# EXERCISE INPUTS

::::

This design comes from an exercise in tuning for small area on the open sky130 flow, not from production work. Only simulation tests tie the RTL to the original design; equivalence was not proved. Power and IR drop assume default switching activity.

**flow/run.sh**
```bash
#!/bin/bash
# synth_recipe.tcl (not shown) runs the flow's synth.tcl, then flattens the netlist and writes it again
# the make line also repeats each setting of config.mk as NAME=value (left out here)
make -C /OpenROAD-flow-scripts/flow DESIGN_CONFIG=/design/flow/config.mk WORK_HOME=/design/flow/orfs CLKGATE_MAP_FILE= SYNTH_SCRIPT=/design/flow/synth_recipe.tcl finish
```
**flow/config.mk**
```make
export PLATFORM = sky130hd
export DESIGN_NAME = sdReader
export DESIGN_NICKNAME = sdReader
export VERILOG_FILES = /design/flow/design.v
export SDC_FILE = /design/flow/constraint.sdc
export NUM_CORES = 4
export LEC_CHECK = 0
export CAP_MARGIN = 20
export CORE_MARGIN = 2
export CORE_UTILIZATION = 50
export PLACE_DENSITY = 0.6
export SLEW_MARGIN = 20
```
**flow/design.v**
```verilog
`timescale 1ns/1ps
package sdPkg;
    typedef enum logic [3:0] {
        SEQ_CMD0,
        SEQ_CMD8,
        SEQ_CMD55,
        SEQ_ACMD41,
        SEQ_CMD16,
        SEQ_CMD17,
        SEQ_TOKEN,       
        SEQ_WORD,
        SEQ_CRC,
        SEQ_READY,
        SEQ_ERROR
    } seqState_t;
    typedef enum logic [3:0] {
        PH_POWERUP,
        PH_PRE,
        PH_SEND,
        PH_WAIT,
        PH_RECV,
        PH_UPD,          
        PH_TMO,          
        PH_ISS,          
        PH_GO            
    } phase_t;
    localparam logic [47:0] CMD0_FRAME   = {8'h40, 32'h0000_0000, 8'h95};
    localparam logic [47:0] CMD8_FRAME   = {8'h48, 20'h00000, 4'b0001, 8'hAA, 8'h87};
    localparam logic [47:0] CMD55_FRAME  = {8'h77, 32'h0000_0000, 8'h01};
    localparam logic [47:0] ACMD41_FRAME = {8'h69, 32'h4000_0000, 8'h01};   
    localparam logic [47:0] CMD16_FRAME  = {8'h50, 32'h0000_0200, 8'h00};   
    localparam logic [47:0] CMD17_FRAME  = {8'h51, 32'h0000_0000, 8'h01};   
    localparam logic [7:0] R1_IDLE     = 8'h01;
    localparam logic [7:0] R1_READY    = 8'h00;
    localparam logic [7:0] START_TOKEN = 8'hFE;
endpackage
`timescale 1ns/1ps
`timescale 1ns/1ps
`timescale 1ns/1ps
module blockBuffer (
    input  logic       clk,
    input  logic       sh,       
    input  logic       shN,
    input  logic [7:0] din,      
    output logic [7:0] dout      
);
    logic [511:0] chain [8];
    for (genvar k = 0; k < 8; k++) begin : gChain
        always_ff @(posedge clk)
            chain[k] <= ~(({chain[k][510:0], din[k]} | {512{shN}}) & (chain[k] | {512{sh}}));
        assign dout[k] = chain[k][511];
    end
endmodule
`timescale 1ns/1ps
`timescale 1ns/1ps
module sdReader #(
    parameter int clkDiv    = 2,
    parameter int bitCycles = 2,
    parameter int dumpWords = 128
) (
    input  logic clk,
    input  logic rstN,
    output logic sdClk,
    output logic sdMosi,
    input  logic sdMiso,
    output logic sdCs,
    input  logic dump,
    output logic uartTx,
    output logic ready,
    output logic error
);
    sdPkg::seqState_t state;
    sdPkg::phase_t    phase;
    logic       div;         
    logic [7:0] cnt;         
    logic [7:0] rx;          
    logic [8:0] byteCnt;     
    logic       par;         
    logic       sh, shN;     
    logic       active;      
    logic       timer;
    logic [3:0] bitIdx;      
    logic [7:0] bufIn, bufOut;
    logic [7:0] cntDec;
    logic       frameBit;
    logic [7:0] rxBits;
    logic       wrByte, rotByte;
    logic       txBit;
    assign ready  = (state == sdPkg::SEQ_READY);
    assign error  = (state == sdPkg::SEQ_ERROR);
    assign cntDec = cnt - 8'd1;
    always_comb begin
        case (state)
            sdPkg::SEQ_CMD8: rxBits = 8'd40;
            sdPkg::SEQ_WORD: rxBits = 8'd32;
            sdPkg::SEQ_CRC:  rxBits = 8'd16;
            default:         rxBits = 8'd8;
        endcase
    end
    always_comb begin
        case (state)
            sdPkg::SEQ_CMD8:   frameBit = sdPkg::CMD8_FRAME[cntDec[5:0]];
            sdPkg::SEQ_CMD55:  frameBit = sdPkg::CMD55_FRAME[cntDec[5:0]];
            sdPkg::SEQ_ACMD41: frameBit = sdPkg::ACMD41_FRAME[cntDec[5:0]];
            sdPkg::SEQ_CMD16:  frameBit = sdPkg::CMD16_FRAME[cntDec[5:0]];
            sdPkg::SEQ_CMD17:  frameBit = sdPkg::CMD17_FRAME[cntDec[5:0]];
            default:           frameBit = sdPkg::CMD0_FRAME[cntDec[5:0]];
        endcase
    end
    assign wrByte  = (phase == sdPkg::PH_RECV) && div && !sdClk &&
                     (state == sdPkg::SEQ_WORD) && (cnt[2:0] == 3'd1);
    assign rotByte = active && timer && (bitIdx == 4'd8);
    always_ff @(posedge clk or negedge rstN) begin
        if (!rstN) begin
            state  <= sdPkg::SEQ_CMD0;
            phase  <= sdPkg::PH_POWERUP;
            div    <= 1'b0;
            cnt    <= 8'd159;
            sdClk  <= 1'b0;
            sdMosi <= 1'b1;
            sdCs   <= 1'b1;
        end else begin
            case (phase)
                sdPkg::PH_UPD: begin
                    phase <= sdPkg::PH_ISS;
                    case (state)
                        sdPkg::SEQ_CMD0:
                            if (rx == sdPkg::R1_IDLE) state <= sdPkg::SEQ_CMD8;
                        sdPkg::SEQ_CMD8:
                            state <= (rx == sdPkg::R1_IDLE) ? sdPkg::SEQ_CMD55 : sdPkg::SEQ_ERROR;
                        sdPkg::SEQ_CMD55:
                            state <= (rx == sdPkg::R1_IDLE || rx == sdPkg::R1_READY) ?
                                     sdPkg::SEQ_ACMD41 : sdPkg::SEQ_ERROR;
                        sdPkg::SEQ_ACMD41:
                            if (rx == sdPkg::R1_IDLE)       state <= sdPkg::SEQ_CMD55;
                            else if (rx == sdPkg::R1_READY) state <= sdPkg::SEQ_CMD16;
                            else                            state <= sdPkg::SEQ_ERROR;
                        sdPkg::SEQ_CMD16:
                            state <= (rx == sdPkg::R1_READY) ? sdPkg::SEQ_CMD17 : sdPkg::SEQ_ERROR;
                        sdPkg::SEQ_CMD17:
                            state <= (rx == sdPkg::R1_READY) ? sdPkg::SEQ_TOKEN : sdPkg::SEQ_ERROR;
                        sdPkg::SEQ_TOKEN:
                            if (rx == sdPkg::START_TOKEN) state <= sdPkg::SEQ_WORD;
                        sdPkg::SEQ_WORD:
                            if (byteCnt == 9'd0) state <= sdPkg::SEQ_CRC;
                        sdPkg::SEQ_CRC:
                            state <= sdPkg::SEQ_READY;
                        default: ;
                    endcase
                end
                sdPkg::PH_TMO: begin
                    phase <= sdPkg::PH_ISS;
                    state <= sdPkg::SEQ_ERROR;
                end
                sdPkg::PH_ISS: begin
                    if (state != sdPkg::SEQ_READY && state != sdPkg::SEQ_ERROR)
                        phase <= sdPkg::PH_GO;
                end
                sdPkg::PH_GO: begin
                    if (state == sdPkg::SEQ_TOKEN || state == sdPkg::SEQ_WORD ||
                        state == sdPkg::SEQ_CRC) begin
                        phase <= sdPkg::PH_RECV;    
                        cnt   <= rxBits;
                    end else begin
                        phase <= sdPkg::PH_PRE;
                        sdCs  <= 1'b1;
                        cnt   <= 8'd15;
                    end
                end
                default: begin
                    div <= ~div;
                    if (div) begin
                        case (phase)
                            sdPkg::PH_POWERUP: begin
                                sdClk <= ~sdClk;
                                cnt   <= cntDec;
                                if (cnt == 8'd0)
                                    phase <= sdPkg::PH_ISS;
                            end
                            sdPkg::PH_PRE: begin
                                sdClk <= ~sdClk;
                                cnt   <= cntDec;
                                if (cnt == 8'd0) begin
                                    sdCs   <= 1'b0;
                                    sdMosi <= 1'b0;    
                                    cnt    <= 8'd47;
                                    phase  <= sdPkg::PH_SEND;
                                end
                            end
                            sdPkg::PH_SEND: begin
                                sdClk <= ~sdClk;
                                if (sdClk) begin
                                    cnt <= cntDec;
                                    if (cnt == 8'd0) begin
                                        sdMosi <= 1'b1;
                                        cnt    <= 8'd63;
                                        phase  <= sdPkg::PH_WAIT;
                                    end else begin
                                        sdMosi <= frameBit;
                                    end
                                end
                            end
                            sdPkg::PH_WAIT: begin
                                if (!sdClk && !sdMiso) begin
                                    phase <= sdPkg::PH_RECV;    
                                    cnt   <= rxBits;
                                end else if (cnt == 8'd0) begin
                                    sdClk <= 1'b0;
                                    phase <= sdPkg::PH_TMO;
                                end else begin
                                    sdClk <= ~sdClk;
                                    cnt   <= cntDec;
                                end
                            end
                            sdPkg::PH_RECV: begin
                                sdClk <= ~sdClk;
                                if (!sdClk) begin
                                    cnt <= cntDec;
                                end else if (cnt == 8'd0) begin
                                    phase <= sdPkg::PH_UPD;
                                end
                            end
                            default: ;
                        endcase
                    end
                end
            endcase
        end
    end
    always_ff @(posedge clk) begin
        if (phase == sdPkg::PH_RECV && div && !sdClk &&
            !(state == sdPkg::SEQ_CMD8 && cnt <= 8'd32))
            rx <= {rx[6:0], sdMiso};
    end
    always_comb begin
        if (bitIdx == 4'd0)
            txBit = 1'b0;
        else if (bitIdx == 4'd9)
            txBit = 1'b1;
        else
            txBit = bufOut[3'(bitIdx - 4'd1)] ^ par;    
    end
    always_ff @(posedge clk or negedge rstN) begin
        if (!rstN) begin
            active  <= 1'b0;
            timer   <= 1'b0;
            bitIdx  <= 4'd0;
            byteCnt <= 9'd0;
            uartTx  <= 1'b1;
            par     <= 1'b0;
            sh      <= 1'b0;
            shN     <= 1'b1;
        end else begin
            par <= ~par;
            sh  <= wrByte | rotByte;
            shN <= ~(wrByte | rotByte);
            if (wrByte)
                byteCnt <= byteCnt + 9'd1;
            if (!active) begin
                uartTx <= 1'b1;
                if (dump && ready)
                    active <= 1'b1;    
            end else begin
                uartTx <= txBit;
                timer  <= ~timer;
                if (timer) begin
                    if (bitIdx == 4'd9) begin
                        bitIdx  <= 4'd0;
                        byteCnt <= byteCnt + 9'd1;
                        if (byteCnt == 9'(4 * dumpWords - 1))
                            active <= 1'b0;
                    end else begin
                        bitIdx <= bitIdx + 4'd1;
                    end
                end
            end
        end
    end
    assign bufIn = ready ? bufOut : (rx ^ {8{par}});
    blockBuffer uBuffer (
        .clk  (clk),
        .sh   (sh),
        .shN  (shN),
        .din  (bufIn),
        .dout (bufOut)
    );
endmodule
```
**flow/constraint.sdc**
```tcl
create_clock -name core_clock -period 10.0 [get_ports {clk}]
set_input_delay 2.0000 -clock core_clock [delete_from_list [all_inputs] [get_ports {clk}]]
set_output_delay 2.0000 -clock core_clock [all_outputs]
set_load 0.01 [all_outputs]
```
==> results of run 1 <==
sequential cells by signal, summed over array words and instances (netlist names):
name,cells
timer,1
div,1
rx,8
cnt,8
phase,4
shN,1
state,4
sdMosi,1
uartTx,1
par,1
sdClk,1
sdCs,1
sh,1
byteCnt,9
bitIdx,4
active,1
uBuffer.chain,4096
path summary, 6_finish.rpt:
kind	start	end	slack [ns]	cells past startpoint
hold reg to reg	uBuffer.chain[4][214]	uBuffer.chain[4][215]	0.39	1
max in group asynchronous	rstN	sh	8.05	1
hold / removal	uBuffer.chain[4][214]	uBuffer.chain[4][215]	0.39	1
min in group asynchronous	rstN	phase[3]	1.21	1
setup reg to reg	shN	uBuffer.chain[2][193]	6.34	3
setup / recovery	state[3]	ready	4.83	4
worst max-delay path, stage by stage (launching register included):
cell	delay, ns
dfrtp_1	0.69
nor2b_1	0.27
nand3_1	0.48
inv_1	0.23
clkdlybuf4s50_1	0.57
per-layer routing:
layer	global-route usage	up-vias	part of all wire
met2	0.2350	631	0.44
met4	0.05326	0	0.027
met3	0.02703	377	0.029
met5	0	-	0
met1	0.1980	32940	0.51
li1	-	36240	-
cell usage in the layout, fill, tap and decap left out, drive strengths merged, types with 7 or more instances in the layout:
master,Yosys,layout
nor2,32,32
xnor2,23,23
inv,22,29
clkinv,0,90
nand3,8,8
buf,96,55
o21ai,22,22
ha,11,11
edfxtp,8,8
nand4,7,7
nor2b,8,8
nor4,7,7
nand2b,11,11
clkdlybuf4s50,0,8
nand2,24,24
nor3,14,14
dfxtp,4096,4096
clkinvlp,0,8
dfrtp,29,29
a21oi,19,19
bufinv,0,32
clkbuf,842,580
dfstp,10,10
o22ai,4100,4100
metrics by stage:
stage | utilization | cells | area, um2
3_5_place_dp | 0.5080 | 11640 | 115600
5_1_grt | 0.5671 | 12360 | 129000
6_report | 0.5671 | 12360 | 129000
3_3_place_gp | 0.5080 | 11640 | 115600
4_1_cts | 0.5669 | 12360 | 129000
2_1_floorplan | - | 9506 | 114600
cells by family after synthesis:
| group | count (synthesis) |
|---|---|
| DFF | 4143 |
| and+or+nand+nor | 152 |
| xor gates and xnor gates | 28 |
| adders and majority gates | 11 |
| muxes | 8 |
| AOI/OAI and AO/OA | 4204 |
| buffers and inverters | 960 |
cell type report:
class                      count  share of cell area
antenna                        1          0.00001940
clock buffer                 580             0.09120
clock inverter               137             0.01253
inverter                      22           0.0006401
multi-input combinational   4403              0.2149
sequential                  4143              0.6452
tap                         3009             0.02918
timing repair buffer          63            0.006333
power by group:
group          internal (mW)  leakage [nW]  switching [mW]
Combinational          0.202          6.33           0.252
Clock                   8.98          6.63            5.95
Sequential              16.6          35.1           0.126
==> run notes, run 1 <==
status = no timing/DRC/antenna violations
Root Buffer = clkbuf_16
Pre-antenna DRT Iters = 5
P&R area growth vs syn = 12.62%
f_max = 0.1935 GHz
final HPWL from detailed placement = 86730 um
main combinational cell family by area after synthesis = compound AO/OA/AOI/OAI gates
Critical Path Source Type = flop
GRT Total Usage = 0.1465
TNS Setup = 0 ns
initial core utilization = 0.5035
worst slew pin tran = 1.229 ns
cts hold-fix bufs = 0
GRT overflow = 0
Clock Latency Late Sink = 0.94 ns
Sink Count = 4143
RSZ-0062 raised after global routing = false
TritonCTS buffer count = 402
aggregate routed wire length = 176400 um
Worst Path Required = 8.00 ns
Synth cell types = 72
vias in the first global route = 67550
Synth Net Count = 9521
post-CTS setup buffers = 0
worst hold-check path type = reg -> reg
top cell type by total area after synthesis = dfxtp_1
CP endpoint kind = primary output
number of core rows = 175
routability congestion estimate = 0.7398
Worst Setup Slack post-DPL = 5.808 ns
adder-cell share of the synthesized area = 0.001201
YS warnings = 3
DR iter-0 viols = 3746
initial antenna violation count = 1
Compound-Gate Fraction of Synth Area = 0.2303
syn_area_per_cell = 12.05 um2
pwr/cell area = 248.7 nW/um2
PortBufs = 9
Post-synth top cells = 4100 x o22ai_1, 4096 x dfxtp_1, 842 x clkbuf_1, 96 x buf_1, 32 x nor2_1
Peak VDD IR = 0.0001417 V
Final setup viols = 0
Synth Instances = 9506
Clock transition at path regs = 0.06 ns
Wirelength per Cell = 14.27 um
layout net count = 9050
register area share after synthesis = 0.7265
I/O Pins = 10
CP arrival = 3.17 ns
drt drc = 0
Die Y = 482.7 um
TritonCTS clock tree = yes
register area = 83230 um2
Synth Flop Type = dfxtp_1
LEAKAGE = 48.03 nW
Crit Path Max Fanout = 18
area share of the largest cell type after synthesis = 0.7158
FF+latch count, synth = 4143
share of cells above drive strength 1 = 0.07659
Max Root-Sink Buffers = 4
mux share of post-synthesis cell area = 0.0009393
FILL cells = 18420
H-tree level count = 5
Vias per Instance = 5.680
vias = 70190
most frequent cell after synthesis = o22ai_1
clock period minus worst slack = 5.169 ns
hold slack = 0.3903 ns
largest net degree at the start of global routing = 280
fin crit share = 0.5169
Multi-input gate area = 27730 um2
CP Class = reg -> out
Slew HR = 0.1804
FFs w/ async S/R, synth = 0.009413
Max Slew Vio Count = 0
global-route wire length before repair = 308000 um
Final WS setup = 4.831 ns
XOR/XNOR Fraction of Synth Area = 0.002141
max-cap viol count = 0
post-synthesis cell area = 114600 um2
Final Hold Fails = 0
cts repair resizes = 0
die width = 482.7 um
core area = 227500 um2
largest cells by area after synthesis = dfxtp_1 72%, o22ai_1 22%, clkbuf_1 2.8%
Antenna Nets Post-Route = 0
total die area = 233000 um2
Max Clock Skew = 0.05401 ns
number of flops mapped to enable cells by yosys = 8
Power Total = 32.08 mW
Simple-Gate Fraction of Synth Area = 0.007405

::::

# WHAT IS NEEDED
Copy all lines of the records in which the string "layout" can be found.

# WORKED SOLUTION
cell usage in the layout, fill, tap and decap left out, drive strengths merged, types with 7 or more instances in the layout:
master,Yosys,layout
layout net count = 9050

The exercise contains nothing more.